Declare dependency attributes that have default implementations that are diagnostic substitutes or null objects.
An object's dependencies are references to other objects that typically represent external I/O or system-level resources. Dependencies should be declared explicitly to differentiate them from other instance attributes.
A dependency attribute's value should never be nil
. A dependency attribute is always assigned a default value that is an inert object that will not raise a NoMethodError
when method's are invoked on the dependency, rather than a nil
.
A dependency's default value may be a null object, an object with a static interface that mimics the a dependency's declared interface, or an entirely arbitrary object that can be constructed by implementing an explicit override of the dependency's construction.
A static mimic can be configured to record the invocations of it's methods.
When an object that has declared dependencies is initialized, the values of its dependencies will never be nil. A dependency attribute will be assigned either a null object or an implementation of a substitute that conforms to the interface that a dependency may optionally be configured to support.
class Example
dependency :some_dependency
end
e = Example.new
e.dependency.nil? #=> false
To construct an object and provide its dependencies with real, operational values, implement a constructor method that will be used by operational code.
class Example
dependency :some_dependency
def self.build
instance = new
instance.some_dependency = SomeDependency.new
instance
end
end
# Non-operational, substitute dependencies when the instance has only been initialized
e = Example.new
e.dependency.class #=> NullObject
# Operational dependencies when the instance has been fully constructed
e = Example.build
e.dependency.class #=> SomeDependency
A null object responds to any method invoked on it. If the dependency declaration doesn't include an interface to mimic, the dependency attribute's default value will be a null object.
class Example
dependency :some_dependency
end
e = Example.new
e.some_dependency.anything # => No error raised
A static mimic responds only to the methods of the dependency's declared interface.
class SomeClass
def some_method
# ...
end
end
class Example
dependency :some_dependency, SomeClass
end
e = Example.new
e.some_dependency.some_method # => No error raised
e.some_dependency.anything # => NoMethodError raised
Static mimic dependencies record the methods invoked on them.
class Example
dependency :some_dependency, SomeClass
end
e = Example.new
e.some_dependency.some_method
e.invoked?(:some_method) #=> true
Invocation recording can be disabled using the dependency declaration's record
parameter.
class Example
dependency :some_dependency, SomeClass, record: false
end
For more information about invocation recording, see the Mimic library's documentation: https://github.com/eventide-project/mimic#recording-invocations-of-a-mimic-object
A static mimic can be specialized by implementing an inner module named Substitute
in the dependency constant. If that inner Substitute
module exists in the dependency constant's namespace, it will be mixed in to the mimic.
class SomeClass
def some_method
# ...
end
module Substitute
def some_other_method
# ...
end
end
end
class Example
dependency :some_dependency, SomeClass
end
e = Example.new
e.some_dependency.some_other_method
The principle use of the inner Substitute
module mixin is the declaration of specialized predicates using the Mimic
library's Mimic::Recorder::Predicate
module and its predicate
macro.
class SomeClass
def some_method
# ...
end
module Substitute
include Mimic::Recorder::Predicate
predicate :some_method_invoked?, method_name: :some_method
end
end
class Example
dependency :some_dependency, SomeClass
end
e = Example.new
e.some_dependency.some_method
e.some_method_invoked? #=> true
A dependency's default value can be an entirely arbitrary object that can be constructed by implementing an explicit override of the dependency's construction.

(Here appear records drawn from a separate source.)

--- src/verilog/asc_pkg.sv ---
// Purpose: Constants and types for the converter sequencing control block
// Assumes: APB byte address is four times the register index
// Notes: Control registers sit in the low byte of each word, result and window limits in the low half; upper bits read zero
//
// Contract
// - Standby-run clear: stop in standby, but only after the running conversion.
// - Conversion type 0 single-ended unsigned; 1 differential signed result.
// - Left-align bit set presents the result left-justified; the code left-justifies only with accumulation code 0.
// - Resolution code 0 gives 12-bit, code 1 gives 10-bit, others reserved.
// - Conversion lasts 13.5 converter cycles at 12-bit, 11.5 at 10-bit.
// - Continuous mode runs back to back; software starts the first with go.
// - Enable bit 0 turns the converter off when 0, on when 1.
// - Accumulation code 0 none; codes 1..7 add 2 to 128 results.
// - Prescaler codes 0..13 divide the peripheral clock by 2 to 256.
// - Startup delay before first sample after enable or reference change.
// - Startup delay codes 0..5 give 0,16,32,64,128,256 converter cycles.
// - Startup delay also applies on wake from deep sleep.
// - Gap between consecutive samples equals the gap field, 0 to 15 cycles.
// - Window mode: off, below, above, inside inclusive, outside; others reserved.
// - Window compares the 16-bit accumulated result against 16-bit limits.
// - Sampling lasts two cycles plus the sample-extend field.
// - Go bit reads 1 during conversion and clears itself on completion.
// - Result-done flag sets when a measurement completes.
// - Window compare happens only at conversion end; sets match flag.
package asc_pkg;
    // ========================================
    // Register indices
    localparam logic [4:0] IDX_MAIN = 5'h00;
    localparam logic [4:0] IDX_ACCUM = 5'h01;
    localparam logic [4:0] IDX_CLOCK_DIVIDER = 5'h02;
    localparam logic [4:0] IDX_DELAY = 5'h03;
    localparam logic [4:0] IDX_WINDOW = 5'h04;
    localparam logic [4:0] IDX_SAMPLE_EXTEND = 5'h05;
    localparam logic [4:0] IDX_CMD = 5'h0A;
    localparam logic [4:0] IDX_FLAGS = 5'h0D;
    localparam logic [4:0] IDX_RESULT = 5'h10;
    localparam logic [4:0] IDX_WIN_LO = 5'h12;
    localparam logic [4:0] IDX_WIN_HI = 5'h14;
    // ========================================
    // Writable masks and reset values
    localparam logic [7:0] MASK_MAIN = 8'hBF;
    localparam logic [7:0] MASK_ACCUM = 8'h07;
    localparam logic [7:0] MASK_CLOCK_DIVIDER = 8'h0F;
    localparam logic [7:0] MASK_DELAY = 8'hEF;
    localparam logic [7:0] MASK_WINDOW = 8'h07;
    localparam logic [7:0] RST_CTRL = 8'h00;
    // ========================================
    // Field positions
    localparam int MAIN_EN = 0;
    localparam int MAIN_FREE = 1;
    localparam int MAIN_RES = 2;
    localparam int MAIN_LALIGN = 4;
    localparam int MAIN_DIFFERENTIAL_INPUT = 5;
    localparam int MAIN_STBY = 7;
    localparam int CMD_GO = 0;
    localparam int CMD_STOP = 1;
    localparam int FLG_DONE = 0;
    localparam int FLG_WIN = 1;
    localparam int DLY_INIT = 5;
    // ========================================
    // Conversion timing in converter half cycles, sample base in whole cycles
    localparam logic [9:0] CONV_HALF_12 = 10'h01B;
    localparam logic [9:0] CONV_HALF_10 = 10'h017;
    localparam logic [9:0] SAMP_BASE = 10'h002;
    // ========================================
    // Window modes
    localparam logic [2:0] WIN_BELOW = 3'h1;
    localparam logic [2:0] WIN_ABOVE = 3'h2;
    localparam logic [2:0] WIN_INSIDE = 3'h3;
    localparam logic [2:0] WIN_OUTSIDE = 3'h4;

    typedef enum logic [2:0] {
        ST_IDLE = 3'b000,
        ST_INIT = 3'b001,
        ST_SAMP = 3'b010,
        ST_CONV = 3'b011,
        ST_GAP = 3'b100
    } asc_state_e;
endpackage

--- src/verilog/asc_div_if.sv ---
// Purpose: Link between sequencer and converter clock divider
// Assumes: Single clock domain
// Notes: Half tick marks every edge of the converter clock
`timescale 1ns/1ps
interface asc_div_if;
    logic [3:0] div_sel;
    logic run;
    logic half_tick;
    logic adc_clk;
    modport seq (output div_sel, output run, input half_tick, input adc_clk);
    modport div (input div_sel, input run, output half_tick, output adc_clk);
endinterface

--- src/verilog/asc_clkdiv.sv ---
// Purpose: Converter clock prescaler
// Assumes: Divider code arrives from the sequencer registers
// Notes: Clock held low while not running
`timescale 1ns/1ps
module asc_clkdiv (
    input wire logic core_clk_i,
    input wire logic rst_n_i,
    asc_div_if.div dv
);
    import asc_pkg::*;

    typedef struct packed {
        logic [7:0] cnt;
        logic tick;
        logic clk;
    } asc_div_s;

    asc_div_s q, d;

    // Half period in peripheral clocks, reserved codes act as divide by 2
    function automatic logic [7:0] half_period(input logic [3:0] c);
        case (c)
            4'h1: half_period = 8'h02;
            4'h2: half_period = 8'h04;
            4'h3: half_period = 8'h06;
            4'h4: half_period = 8'h08;
            4'h5: half_period = 8'h0A;
            4'h6: half_period = 8'h0C;
            4'h7: half_period = 8'h0E;
            4'h8: half_period = 8'h10;
            4'h9: half_period = 8'h18;
            4'hA: half_period = 8'h20;
            4'hB: half_period = 8'h30;
            4'hC: half_period = 8'h40;
            4'hD: half_period = 8'h80;
            default: half_period = 8'h01;
        endcase
    endfunction

    always_comb begin
        d = q;
        d.tick = 1'b0;
        if (!dv.run) begin
            d.cnt = 8'h00;
            d.clk = 1'b0;
        end else if (q.cnt + 8'h01 >= half_period(dv.div_sel)) begin
            d.cnt = 8'h00;
            d.tick = 1'b1;
            d.clk = !q.clk;
        end else begin
            d.cnt = q.cnt + 8'h01;
        end
    end

    always_ff @(posedge core_clk_i or negedge rst_n_i) begin
        if (!rst_n_i) begin
            q <= '0;
        end else begin
            q <= d;
        end
    end

    assign dv.half_tick = q.tick;
    assign dv.adc_clk = q.clk;
endmodule // asc_clkdiv
**config.mk**
```make
export PLATFORM = sky130hd
export DESIGN_NAME = vbr_rom_read
export DESIGN_NICKNAME = d
export VERILOG_FILES = /design/src/logic/vbr_pkg.sv /design/src/logic/vbr_byte_fetch.sv /design/src/logic/vbr_rom_read.sv
export SDC_FILE = /design/constraint.sdc
export NUM_CORES = 1
export LEC_CHECK = 0
export BUFFER_PORTS_ARGS = -buffer_cell sky130_fd_sc_hd__clkbuf_2
export CAP_MARGIN = 20
export CORE_ASPECT_RATIO = 0.75
export CORE_MARGIN = 1.5
export CORE_UTILIZATION = 32
export DETAILED_ROUTE_END_ITERATION = 10
export PLACE_DENSITY_LB_ADDON = 0.25
export SYNTH_ARGS = -nofsm -noshare
export SYNTH_HDL_FRONTEND = slang
export SYNTH_SLANG_ARGS = --single-unit
```
**constraint.sdc**
```tcl
create_clock -name i_clk -period 3.29 [get_ports i_clk]
set_clock_uncertainty 0.05 [all_clocks]
set_input_delay 0.329 -clock i_clk [delete_from_list [all_inputs] [get_ports i_clk]]
set_output_delay 0.329 -clock i_clk [all_outputs]
set_load 0.02 [all_outputs]
```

If the dependency's constant has an inner namespace named Substitute
, and if that Substitute
module has a self.build
class method, then the result of invoking the build
method will be used as the dependency's default value.
class SomeClass
def some_method
# ...
end
module Substitute
def self.build
SomeOtherSubstitute.new
end
end
end
class Example
dependency :some_dependency, SomeClass
end
e = Example.new
e.some_dependency #=> SomeOtherSubstitute
The Dependency
module must be included in a class that will use the dependency
macro.
class Example
include Dependency
dependency :some_dependency
end
However, the Dependency
module can be included anywhere within the object hierarchy by using the Dependency.activate
method.
class Example
end
Dependency.activate Example
class Example
dependency :some_attr
end
As in the example above, for a class to be "activated" for Dependency
, it must have already been defined. The dependency
class method must be visible to the class using it, either my including it in the class directly, or by including it in any super class of the using class.
If no class is specified, Dependency
is included in Object, making the dependency
macro available in all Ruby classes. Note that this isn't recommended practice.
Dependency.activate
class Example
dependency :some_attr
end
The dependency
library is released under the MIT License.